Por Pablo Cabañas Díaz
“Del sufrimiento, el aprendizaje” —escribió Esquilo en La Orestíada—, pero en México, la experiencia del dolor colectivo parece incapaz de generar reflexión institucional. La explosión de una pipa de gas LP en el Puente de la Concordia, Iztapalapa, el 10 de septiembre de 2025, no es un hecho aislado: es el reflejo de un patrón estructural. San Juanico en 1984, la Guardería ABC en 2009, Pasta de Conchos en 2006, Tlahuelilpan en 2019 y el colegio Rébsamen en 2017 constituyen evidencia de un Estado que normaliza la vulnerabilidad y tolera la negligencia sistemática.
Estos desastres no ocurren por azar; son manifestaciones visibles de fallas institucionales profundas, donde la corrupción, la captura regulatoria y la ausencia de control efectivo permiten que riesgos letales persistan. Armando “N”, conductor de la pipa, aparece como responsable individual, pero es apenas la punta de un engranaje más amplio: trabajadores, ciudadanos y comunidades se enfrentan diariamente a riesgos estructurales que las autoridades no controlan ni prevén.
La Agencia de Seguridad, Energía y Ambiente (ASEA), creada en 2014 para supervisar la seguridad industrial y ambiental en la cadena de hidrocarburos, debería actuar como mecanismo de control y prevención. Su mandato abarca la inspección de instalaciones, la verificación de planes de emergencia, la exigencia de pólizas de seguro y la imposición de sanciones. Sin embargo, en la práctica, la agencia ha mostrado insuficiencia presupuestaria, debilidad institucional y enfoque burocrático, priorizando formalismos sobre la protección efectiva de vidas.

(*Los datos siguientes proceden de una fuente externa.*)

--- src/verilog/cds_params.svh ---
`ifndef CDS_PARAMS_SVH
`define CDS_PARAMS_SVH

// Register offsets on the internal register port (13-bit addresses).
`define CDS_ADDR_W 13
`define CDS_ADDR_ALIGN 13'h109
`define CDS_ADDR_POWER 13'h008
`define CDS_ADDR_STAB 13'h009
`define CDS_ADDR_RATIO 13'h10B
`define CDS_ADDR_STATUS 13'h10C

// Field positions in the divider alignment register.
`define CDS_ALIGN_EN_BIT 0
`define CDS_ALIGN_ONCE_BIT 1
`define CDS_ALIGN_SYSREF_BIT 7
`define CDS_ALIGN_MASK 8'h83

// Field positions in the power, stabilizer and ratio registers.
`define CDS_POWER_PD_BIT 0
`define CDS_POWER_STBY_BIT 1
`define CDS_POWER_MASK 8'h03
`define CDS_STAB_EN_BIT 0
`define CDS_STAB_MASK 8'h01
`define CDS_RATIO_MASK 8'h07

// Field positions in the status register.
`define CDS_STAT_ARMED_BIT 0
`define CDS_STAT_PD_BIT 1
`define CDS_STAT_STBY_BIT 2
`define CDS_STAT_READY_BIT 3
`define CDS_STAT_PIN_BIT 4

// Reset values.
`define CDS_RST_ALIGN 8'h00
`define CDS_RST_POWER 8'h00
`define CDS_RST_STAB 8'h01
`define CDS_RST_RATIO 8'h00
`define CDS_RDATA_NONE 8'h00

// Standby keeps the reference charged, so its wake time is the
// down time shifted right by this many places.
`define CDS_STBY_WAKE_SHIFT 2

`endif

--- src/verilog/cds_pkg.sv ---
package cds_pkg;

	// One access on the internal register port behind the serial control port.
	typedef struct packed {
		logic wr; // Write strobe, one cycle.
		logic rd; // Read strobe, one cycle.
		logic [12:0] addr; // Register offset.
		logic [7:0] wdata; // Write data.
	} cds_reg_req_t;

	// Asynchronous control pins, sampled together.
	typedef struct packed {
		logic sync_strobe; // External divider alignment strobe.
		logic sysref; // SYSREF from the link clocking.
		logic powerdown_pin; // High requests power-down.
	} cds_pins_t;

	// Power state of the converter core.
	typedef enum logic [1:0] {
		CDS_PWR_RUN,
		CDS_PWR_DOWN,
		CDS_PWR_STBY,
		CDS_PWR_WAKE
	} cds_pwr_state_t;

endpackage

--- src/verilog/cds_sync2.sv ---
module cds_sync2 #(
	parameter int WIDTH = 3
) (
	input wire logic core_clk, // Sample clock.
	input wire logic sys_rst, // Synchronous reset, active high.
	input wire logic [WIDTH-1:0] async_in, // Pins from outside the clock domain.
	output logic [WIDTH-1:0] sync_out // Two-flop synchronised copies.
);

	////////////////////////////////////////////////////////////////////////
	// Elaboration check.
	if (WIDTH < 1) begin : g_chk
		$error("cds_sync2 needs WIDTH of at least one.");
	end

	////////////////////////////////////////////////////////////////////////
	// One two-stage synchroniser per bit; the first stage feeds only the second.
	for (genvar i = 0; i < WIDTH; i++) begin : g_bit
		logic meta_ff; // First stage, may go metastable.
		logic nxt_meta;
		logic hold_ff; // Second stage, safe to read.
		logic nxt_hold;

		// Next values are a plain shift.
		always_comb begin
			nxt_meta = async_in[i];
			nxt_hold = meta_ff;
		end

		// Registers clear to low so no false edge is seen after reset.
		always_ff @(posedge core_clk) begin
			if (sys_rst) begin
				meta_ff <= 1'b0;
				hold_ff <= 1'b0;
			end else begin
				meta_ff <= nxt_meta;
				hold_ff <= nxt_hold;
			end
		end

		assign sync_out[i] = hold_ff;
	end

endmodule

--- src/verilog/cds_clock_ctrl.sv ---
`include "cds_params.svh"

module cds_clock_ctrl
	import cds_pkg::*;
#(
	parameter int RATIO_W = 3,
	parameter int WAKE_W = 12
) (
	input wire logic core_clk, // Incoming sample clock, 200 MHz.
	input wire logic sys_rst, // Synchronous reset, active high.
	input wire cds_reg_req_t reg_req, // Register port access.
	output logic [7:0] reg_rdata, // Read data, valid the cycle after rd.
	input wire cds_pins_t pins, // Asynchronous sync, SYSREF and power-down pins.
	output logic internal_clk, // Divided and stabilised internal clock.
	output logic sample_tick, // One-cycle pulse on each internal rising edge.
	output logic ser_out_oe, // High while the serial output drivers drive.
	output logic ref_on, // High while the reference and its buffer are powered.
	output logic bias_on, // High while the bias networks are powered.
	output logic clk_on, // High while the internal clock runs.
	output logic conv_ready // High in normal conversion operation.
);

	////////////////////////////////////////////////////////////////////////
	// Elaboration checks: the ratio field is three bits wide for one to eight.
	if (RATIO_W != 3) begin : g_chk_ratio
		$error("cds_clock_ctrl supports RATIO_W of 3 only.");
	end
	if (WAKE_W < 4 || WAKE_W > 12) begin : g_chk_wake
		$error("cds_clock_ctrl supports WAKE_W from 4 to 12.");
	end

	////////////////////////////////////////////////////////////////////////
	// Pin synchronisation; nothing reads the raw pins.
	cds_pins_t pins_s; // Pins after two flip-flops.

	cds_sync2 #(
		.WIDTH(3)
	) u_sync (
		.core_clk(core_clk),
		.sys_rst(sys_rst),
		.async_in(pins),
		.sync_out(pins_s)
	);

	logic sync_prev_ff; // Previous synchronised strobe level.
	logic nxt_sync_prev;
	logic sysref_prev_ff; // Previous synchronised SYSREF level.
	logic nxt_sysref_prev;
	logic sync_rise; // Rising edge of the alignment strobe.
	logic sysref_rise; // Rising edge of SYSREF.

	// Edge detection works on the second synchroniser stage only.
	always_comb begin
		nxt_sync_prev = pins_s.sync_strobe;
		nxt_sysref_prev = pins_s.sysref;
		sync_rise = pins_s.sync_strobe & ~sync_prev_ff;
		sysref_rise = pins_s.sysref & ~sysref_prev_ff;
	end

	// Edge history registers.
	always_ff @(posedge core_clk) begin
		if (sys_rst) begin
			sync_prev_ff <= 1'b0;
			sysref_prev_ff <= 1'b0;
		end else begin
			sync_prev_ff <= nxt_sync_prev;
			sysref_prev_ff <= nxt_sysref_prev;
		end
	end

	////////////////////////////////////////////////////////////////////////
	// Register file.
	logic [7:0] align_ff; // Clock divider alignment control.
	logic [7:0] nxt_align;
	logic [7:0] power_ff; // Power-down and standby commands.
	logic [7:0] nxt_power;
	logic [7:0] stab_ff; // Duty cycle stabilizer enable.
	logic [7:0] nxt_stab;
	logic [7:0] ratio_ff; // Divide ratio minus one.
	logic [7:0] nxt_ratio;
	logic armed_ff; // First-strobe realignment is armed.
	logic nxt_armed;
	logic [7:0] rdata_ff; // Read data register.
	logic [7:0] nxt_rdata;
	logic [7:0] status; // Live status byte.
	logic align_wr; // This cycle writes the alignment register.
	logic strobe_raw; // Edge from the selected reset source.
	logic strobe_valid; // Edge accepted as a divider reset.
	cds_pwr_state_t state_ff; // Power state.
	logic clk_on_ff, nxt_clk_on; // Internal clock runs; strobes need it.
	logic conv_ready_ff, nxt_conv_ready; // Normal operation, also shown in status.

	// Strobe qualification; the pin strobe is dropped under SYSREF source.
	always_comb begin
		if (align_ff[`CDS_ALIGN_SYSREF_BIT]) begin
			strobe_raw = sysref_rise;
		end else begin
			strobe_raw = sync_rise;
		end
		// Once mode only passes a strobe while armed; the clock must run.
		strobe_valid = strobe_raw & align_ff[`CDS_ALIGN_EN_BIT]
			& (~align_ff[`CDS_ALIGN_ONCE_BIT] | armed_ff) & clk_on_ff;
	end

	// Writes, arming and read decode.
	always_comb begin
		nxt_align = align_ff;
		nxt_power = power_ff;
		nxt_stab = stab_ff;
		nxt_ratio = ratio_ff;
		nxt_rdata = rdata_ff;
		align_wr = reg_req.wr && (reg_req.addr == `CDS_ADDR_ALIGN);
		status = `CDS_RDATA_NONE;
		status[`CDS_STAT_ARMED_BIT] = armed_ff;
		status[`CDS_STAT_PD_BIT] = (state_ff == CDS_PWR_DOWN);
		status[`CDS_STAT_STBY_BIT] = (state_ff == CDS_PWR_STBY);
		status[`CDS_STAT_READY_BIT] = conv_ready_ff;
		status[`CDS_STAT_PIN_BIT] = pins_s.powerdown_pin;
		if (reg_req.wr) begin
			if (reg_req.addr == `CDS_ADDR_ALIGN) begin
				nxt_align = reg_req.wdata & `CDS_ALIGN_MASK;
			end else if (reg_req.addr == `CDS_ADDR_POWER) begin
				nxt_power = reg_req.wdata & `CDS_POWER_MASK;
			end else if (reg_req.addr == `CDS_ADDR_STAB) begin
				nxt_stab = reg_req.wdata & `CDS_STAB_MASK;
			end else if (reg_req.addr == `CDS_ADDR_RATIO) begin
				nxt_ratio = reg_req.wdata & `CDS_RATIO_MASK;
			end
		end
		// A strobe spends the arm; a write in the same cycle re-arms and wins.
		nxt_armed = armed_ff;
		if (strobe_valid && align_ff[`CDS_ALIGN_ONCE_BIT]) begin
			nxt_armed = 1'b0;
		end
		if (align_wr) begin
			nxt_armed = 1'b1;
		end
		if (reg_req.rd) begin
			if (reg_req.addr == `CDS_ADDR_ALIGN) begin
				nxt_rdata = align_ff;
			end else if (reg_req.addr == `CDS_ADDR_POWER) begin
				nxt_rdata = power_ff;
			end else if (reg_req.addr == `CDS_ADDR_STAB) begin
				nxt_rdata = stab_ff;
			end else if (reg_req.addr == `CDS_ADDR_RATIO) begin
				nxt_rdata = ratio_ff;
			end else if (reg_req.addr == `CDS_ADDR_STATUS) begin
				nxt_rdata = status;
			end else begin
				nxt_rdata = `CDS_RDATA_NONE; // Unmapped offsets read as zero.
			end
		end
	end

	// Register file flip-flops.
	always_ff @(posedge core_clk) begin
		if (sys_rst) begin
			align_ff <= `CDS_RST_ALIGN;
			power_ff <= `CDS_RST_POWER;
			stab_ff <= `CDS_RST_STAB;
			ratio_ff <= `CDS_RST_RATIO;
			armed_ff <= 1'b0;
			rdata_ff <= `CDS_RDATA_NONE;
		end else begin
			align_ff <= nxt_align;
			power_ff <= nxt_power;
			stab_ff <= nxt_stab;
			ratio_ff <= nxt_ratio;
			armed_ff <= nxt_armed;
			rdata_ff <= nxt_rdata;
		end
	end

	////////////////////////////////////////////////////////////////////////
	// Power state machine.
	cds_pwr_state_t nxt_state;
	logic [WAKE_W-1:0] down_time_ff; // Time spent down, saturating.
	logic [WAKE_W-1:0] nxt_down_time;
	logic [WAKE_W-1:0] wake_cnt_ff; // Remaining wake-up cycles.
	logic [WAKE_W-1:0] nxt_wake_cnt;
	logic pd_req; // Full power-down is requested.
	logic stby_req; // Standby is requested.
	logic ser_out_oe_ff, nxt_ser_out_oe;
	logic ref_on_ff, nxt_ref_on;
	logic bias_on_ff, nxt_bias_on;

	// Full power-down outranks standby when both are asked for.
	always_comb begin
		pd_req = power_ff[`CDS_POWER_PD_BIT] | pins_s.powerdown_pin;
		stby_req = power_ff[`CDS_POWER_STBY_BIT];
		nxt_state = state_ff;
		nxt_down_time = down_time_ff;
		nxt_wake_cnt = wake_cnt_ff;
		case (state_ff)
			CDS_PWR_RUN: begin
				nxt_down_time = '0;
				if (pd_req) begin
					nxt_state = CDS_PWR_DOWN;
				end else if (stby_req) begin
					nxt_state = CDS_PWR_STBY;
				end
			end
			CDS_PWR_DOWN, CDS_PWR_STBY: begin
				// Discharge accumulates while down; wake time follows it.
				if (down_time_ff != '1) begin
					nxt_down_time = down_time_ff + 1'b1;
				end
				if (pd_req) begin
					nxt_state = CDS_PWR_DOWN;
				end else if (stby_req) begin
					nxt_state = CDS_PWR_STBY;
				end else begin
					nxt_state = CDS_PWR_WAKE;
					if (state_ff == CDS_PWR_STBY) begin
						nxt_wake_cnt = down_time_ff >> `CDS_STBY_WAKE_SHIFT;
					end else begin
						nxt_wake_cnt = down_time_ff;
					end
				end
			end
			CDS_PWR_WAKE: begin
				// Going down again mid-wake keeps the charge still missing.
				if (pd_req || stby_req) begin
					nxt_down_time = wake_cnt_ff;
					nxt_state = pd_req ? CDS_PWR_DOWN : CDS_PWR_STBY;
				end else if (wake_cnt_ff == '0) begin
					nxt_state = CDS_PWR_RUN;
				end else begin
					nxt_wake_cnt = wake_cnt_ff - 1'b1;
				end
			end
			default: begin
				nxt_state = CDS_PWR_RUN;
			end
		endcase
		// Drivers float, and circuits are off, according to the next state.
		nxt_ser_out_oe = (nxt_state == CDS_PWR_RUN);
		nxt_ref_on = (nxt_state != CDS_PWR_DOWN);
		nxt_bias_on = (nxt_state == CDS_PWR_RUN) || (nxt_state == CDS_PWR_WAKE);
		nxt_clk_on = nxt_bias_on;
		nxt_conv_ready = (nxt_state == CDS_PWR_RUN);
	end

	// Power state flip-flops; reset comes up running.
	always_ff @(posedge core_clk) begin
		if (sys_rst) begin
			state_ff <= CDS_PWR_RUN;
			down_time_ff <= '0;
			wake_cnt_ff <= '0;
			ser_out_oe_ff <= 1'b1;
			ref_on_ff <= 1'b1;
			bias_on_ff <= 1'b1;
			clk_on_ff <= 1'b1;
			conv_ready_ff <= 1'b1;
		end else begin
			state_ff <= nxt_state;
			down_time_ff <= nxt_down_time;
			wake_cnt_ff <= nxt_wake_cnt;
			ser_out_oe_ff <= nxt_ser_out_oe;
			ref_on_ff <= nxt_ref_on;
			bias_on_ff <= nxt_bias_on;
			clk_on_ff <= nxt_clk_on;
			conv_ready_ff <= nxt_conv_ready;
		end
	end

	////////////////////////////////////////////////////////////////////////
	// Clock divider and duty cycle stabilizer.
	logic [RATIO_W-1:0] cnt_ff; // Position within the divided period.
	logic [RATIO_W-1:0] nxt_cnt;
	logic [RATIO_W-1:0] act_ratio_ff; // Ratio minus one in force this period.
	logic [RATIO_W-1:0] nxt_act_ratio;
	logic [RATIO_W:0] half; // High-phase length with the stabilizer on.
	logic int_clk_ff, nxt_int_clk;
	logic tick_ff, nxt_tick;

	// A new ratio takes effect only at a period boundary, avoiding runt pulses.
	always_comb begin
		nxt_act_ratio = act_ratio_ff;
		if (!clk_on_ff) begin
			nxt_cnt = '0;
			nxt_act_ratio = ratio_ff[RATIO_W-1:0];
		end else if (strobe_valid) begin
			nxt_cnt = '0;
			nxt_act_ratio = ratio_ff[RATIO_W-1:0];
		end else if (cnt_ff == act_ratio_ff) begin
			nxt_cnt = '0;
			nxt_act_ratio = ratio_ff[RATIO_W-1:0];
		end else begin
			nxt_cnt = cnt_ff + 1'b1;
		end
		// Ceiling of half the period; the high phase may start only at count zero,
		// so enabling the stabilizer mid-period cannot make a rise without a sample.
		half = ({1'b0, nxt_act_ratio} + 1'b1 + 1'b1) >> 1;
		if (stab_ff[`CDS_STAB_EN_BIT]) begin
			nxt_int_clk = nxt_clk_on & ({1'b0, nxt_cnt} < half)
				& (int_clk_ff | (nxt_cnt == '0));
		end else begin
			nxt_int_clk = nxt_clk_on & (nxt_cnt == '0);
		end
		nxt_tick = nxt_clk_on & (nxt_cnt == '0);
	end

	// Divider flip-flops.
	always_ff @(posedge core_clk) begin
		if (sys_rst) begin
			cnt_ff <= '0;
			act_ratio_ff <= '0;
			int_clk_ff <= 1'b0;
			tick_ff <= 1'b0;
		end else begin
			cnt_ff <= nxt_cnt;
			act_ratio_ff <= nxt_act_ratio;
			int_clk_ff <= nxt_int_clk;
			tick_ff <= nxt_tick;
		end
	end

	////////////////////////////////////////////////////////////////////////
	// Outputs, all straight from flip-flops.
	assign reg_rdata = rdata_ff;
	assign internal_clk = int_clk_ff;
	assign sample_tick = tick_ff;
	assign ser_out_oe = ser_out_oe_ff;
	assign ref_on = ref_on_ff;
	assign bias_on = bias_on_ff;
	assign clk_on = clk_on_ff;
	assign conv_ready = conv_ready_ff;

endmodule

--- config.mk ---
export PLATFORM = sky130hd
export DESIGN_NAME = cds_clock_ctrl
export DESIGN_NICKNAME = d
export VERILOG_FILES = /design/src/verilog/cds_pkg.sv /design/src/verilog/cds_sync2.sv /design/src/verilog/cds_clock_ctrl.sv
export VERILOG_INCLUDE_DIRS = /design/src /design/src/verilog
export SDC_FILE = /design/constraint.sdc
export NUM_CORES = 1
export LEC_CHECK = 0
export ABC_AREA = 1
export BUFFER_PORTS_ARGS = -buffer_cell sky130_fd_sc_hd__buf_2
export CAP_MARGIN = 20
export CORE_ASPECT_RATIO = 0.7
export CORE_MARGIN = 2
export CORE_UTILIZATION = 53
export DETAILED_ROUTE_END_ITERATION = 10
export PLACE_DENSITY_LB_ADDON = 0.12
export SLEW_MARGIN = 20
export SYNTH_ARGS = -nofsm -noshare
export SYNTH_HDL_FRONTEND = slang
export SYNTH_SLANG_ARGS = --single-unit
--- constraint.sdc ---
create_clock -name core_clk -period 2.1 [get_ports core_clk]
set_input_delay 0.42 -clock core_clk [delete_from_list [all_inputs] [get_ports core_clk]]
set_output_delay 0.42 -clock core_clk [all_outputs]
set_load 0.01 [all_outputs]
-- Word level (Yosys, flattened, before mapping)
Index checks and enable logic that the tools add are counted.
W data, S select, Z words.
- register bits after elaboration: 63
- input bits: 28
- output and inout bits: 15
- logic and storage cells: 114
- $add $sub $neg: 5
- order comparisons: 1
- eq/ne operators: 18
- multiplexer cells: 32
- bitwise operators: 17
- reduce and logical (&&, ||, !) cells: 17
- operator list (cell ; count):
    $mux W12 ; 7
    $eq A13 B9 Y1 const B ; 3
    $pmux W12 S3 ; 1
    $eq A13 B4 Y1 const B ; 2
    $pmux W12 S2 ; 1
    $mux W5 ; 4
    $mux W3 ; 6
    $add A12 B1 Y12 const B ; 1
    $logic_not A12 Y1 ; 1
    $mux W2 ; 6
    $ne A12 B12 Y1 const B ; 1
    $ne A2 B2 Y1 const B ; 6
    $sub A12 B1 Y12 const B ; 1
    $reduce_and A5 Y1 ; 2
    $and A1 B1 Y1 ; 8
    $mux W8 ; 1
    $eq A2 B2 Y1 const B ; 3
    $not A1 Y1 ; 6
    $pmux W2 S3 ; 1
    $mux W1 ; 5
    $add A3 B1 Y4 const B ; 1
    $add A4 B1 Y4 const B ; 1
    $logic_not A2 Y1 ; 2
    $reduce_and A2 Y1 ; 2
    other kinds (13) ; 18

-- Depth between registers and ports, before layout
Gate-level depths: netlist of run 1.
- depth in word-level cells: 14
- depth in mapped cells: 16
- depth with buffers taken out: 16

-- Hierarchy
Synthesis of run 1 repeated with hierarchy kept, for this count alone.
- cell total of the unflattened synthesis: 557
- area total of the unflattened synthesis: 3577.2 µm²
- modules (own cells, without submodules) (module ; instances ; cells each ; area an instance (µm²) ; sequential area each (µm²)):
    cds_clock_ctrl ; 1 ; 536 ; 3389.5 ; 1101.1
    cds_sync2 ; 1 ; 21 ; 187.7 ; 120.1

-- Worst setup path before layout of run 1
Ideal clock, no wire load.
- path kind: reg2reg
- start point: reg state_ff[1]
- end point: reg int_clk_ff, in the netlist internal_clk
- library setup time: 0.058 ns
- data arrival time: 1.940 ns
- required time: 2.042 ns
- path slack: 0.102 ns
- stages on the path, launching flop included: 16
- buffers on the path: 2
- clock period less this slack: 1.998 ns
- cells stage by stage: dfxtp_1 ha_1 buf_6 inv_1 clkbuf_1 a31oi_1 nand2_1 nand3_1 nand2_1 ha_1 inv_1 nor2_1 nand2_1 a21oi_1 nand3_1 nand2_1
- longest elaborated chain between the ends: 8
- elaborated cells between the ends (all ways): 17
- classes of those cells: eq/ne: 4; mux: 6; bitwise: 3; reduce/logical: 4
- RTL lines (item ; line ; source):
    start, declared ; cds_clock_ctrl.sv:89 ; cds_pwr_state_t state_ff;
    start signal, assigned ; cds_clock_ctrl.sv:256 ; state_ff <= nxt_state;
    $eq A2 B1 Y1 (tied with other cells) ; cds_clock_ctrl.sv:194 ; case (state_ff)
    $reduce_or A2 Y1 (tied with other cells) ; cds_clock_ctrl.sv:194 ;
    $pmux W2 S3 (*) ; cds_clock_ctrl.sv:194 ;
    $eq A2 B2 Y1 / $logic_not A2 Y1 (equally long branches) ; cds_clock_ctrl.sv:239 ; nxt_bias_on = (nxt_state == CDS_PWR_RUN) || (nxt_state == CDS_PWR_WAKE);
    $logic_or A1 B1 Y1 (*) ; cds_clock_ctrl.sv:239 ;
    net nxt_bias_on ; cds_clock_ctrl.sv:185 ; logic bias_on_ff, nxt_bias_on;
    $and A1 B1 Y1 ; cds_clock_ctrl.sv:296 ; nxt_int_clk = nxt_clk_on & ({1'b0, nxt_cnt} < half)
    $and A1 B1 Y1 ; cds_clock_ctrl.sv:297 ; & (int_clk_ff | (nxt_cnt == '0));
    $mux W1 (*) ; cds_clock_ctrl.sv:295 ; if (stab_ff[`CDS_STAB_EN_BIT]) begin
    end signal, assigned ; cds_clock_ctrl.sv:314 ; int_clk_ff <= nxt_int_clk;
    end, declared ; cds_clock_ctrl.sv:274 ; logic int_clk_ff, nxt_int_clk;
Mark *: on every way through the listed nets, which the timed path passes. The rest lies on a longest branch.
A chain may end at the register's enable or synchronous reset.

-- Final worst setup path of run 1
- start point: reg wake_cnt_ff[1]
- end point: reg int_clk_ff, in the netlist internal_clk
- longest elaborated chain between the ends: 9
- elaborated cells between the ends (all ways): 11
- classes of those cells: eq/ne: 1; mux: 4; bitwise: 3; reduce/logical: 3
- RTL lines (item ; line ; source):
    start, declared ; cds_clock_ctrl.sv:179 ; logic [WAKE_W-1:0] wake_cnt_ff;
    start signal, assigned ; cds_clock_ctrl.sv:258 ; wake_cnt_ff <= nxt_wake_cnt;
    $logic_not A12 Y1 (*) ; cds_clock_ctrl.sv:226 ; end else if (wake_cnt_ff == '0) begin
    $mux W2 (*) ; cds_clock_ctrl.sv:226 ;
    $mux W2 (*) ; cds_clock_ctrl.sv:223 ; if (pd_req || stby_req) begin
    $pmux W2 S3 (*) ; cds_clock_ctrl.sv:194 ;
    net nxt_state[0] ; cds_clock_ctrl.sv:176 ; cds_pwr_state_t nxt_state;
    $eq A2 B2 Y1 / $logic_not A2 Y1 (equally long branches) ; cds_clock_ctrl.sv:239 ;
    $logic_or A1 B1 Y1 (*) ; cds_clock_ctrl.sv:239 ;
    net nxt_bias_on ; cds_clock_ctrl.sv:185 ;
    $and A1 B1 Y1 ; cds_clock_ctrl.sv:296 ;
    $and A1 B1 Y1 ; cds_clock_ctrl.sv:297 ;
    $mux W1 (*) ; cds_clock_ctrl.sv:295 ;
Marks and branches as above.

==> results of run 1 <==
[state kept, by name (all words and copies together), names as in the netlist, 2 cells and up]
| signal | count |
|---|---|
| act_ratio_ff | 3 |
| align_ff | 3 |
| cnt_ff | 3 |
| down_time_ff | 12 |
| power_ff | 2 |
| ratio_ff | 3 |
| reg_rdata | 6 |
| state_ff | 2 |
| u_sync.g_bit.hold_ff | 3 |
| u_sync.g_bit.meta_ff | 3 |
| wake_cnt_ff | 12 |
[metal layers]
metal  track usage  vias to the layer above  routed length (um)
li1              -                     1856                   -
met5             0                        -                   0
met2        0.3575                      150                3618
met4       0.09037                        0                 112
met3       0.07322                       11                 802
met1        0.4006                     1601                4767
[power groups by stage]
stage,combinational (mW),clock [mW],sequential [mW]
6_report,2.28,1.06,1.47
5_1_grt,2.60,1.13,1.49
4_1_cts,2.14,1.09,1.45
3_5_place_dp,2.12,0,1.47
3_3_place_gp,2.06,0,1.47
2_1_floorplan,1.57,0,1.47
[layout make-up]
cell class                 instances  area [sq um]
tap                               91         113.9
multi-input combinational        399          1979
fill                             610          2260
sequential                        61          1229
clock buffer                       9         123.9
clock inverter                     7         76.32
timing repair buffer              52         300.3
inverter                          75         284.0
[synth_stat cells, drive strengths merged, types with 4 or more instances]
cell    count
a21oi      42
buf        11
clkbuf     10
dfxtp      61
ha         12
inv        75
nand2     134
nand3      35
nand4       7
nor2       86
nor3        5
o21ai      55
xor2        4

Como advierte el filósofo Paul Virilio, toda tecnología produce su catástrofe; el riesgo no es accidental, sino inherente al propio sistema. En México, esta relación entre desarrollo y desastre se agrava por la impunidad y la negligencia institucional. Explosiones, incendios y colapsos no son solo accidentes técnicos: son síntomas de una sociedad donde el riesgo está internalizado y normalizado, y donde la ética de la prevención ha sido sustituida por la rutina burocrática.
La tragedia no es solo física: es política, cultural y moral. Las víctimas mueren no solo por la explosión, sino por la incapacidad del Estado de anticipar, regular y responsabilizar. La memoria de San Juanico, la Guardería ABC, Pasta de Conchos y Tlahuelilpan funciona menos como advertencia que como evidencia de la repetición histórica de negligencias. La catástrofe ocurre primero en el fuego y la muerte, y luego en el olvido sistemático, consolidando un ciclo de vulnerabilidad estructural que define la relación del Estado mexicano con la seguridad y la vida de sus ciudadanos.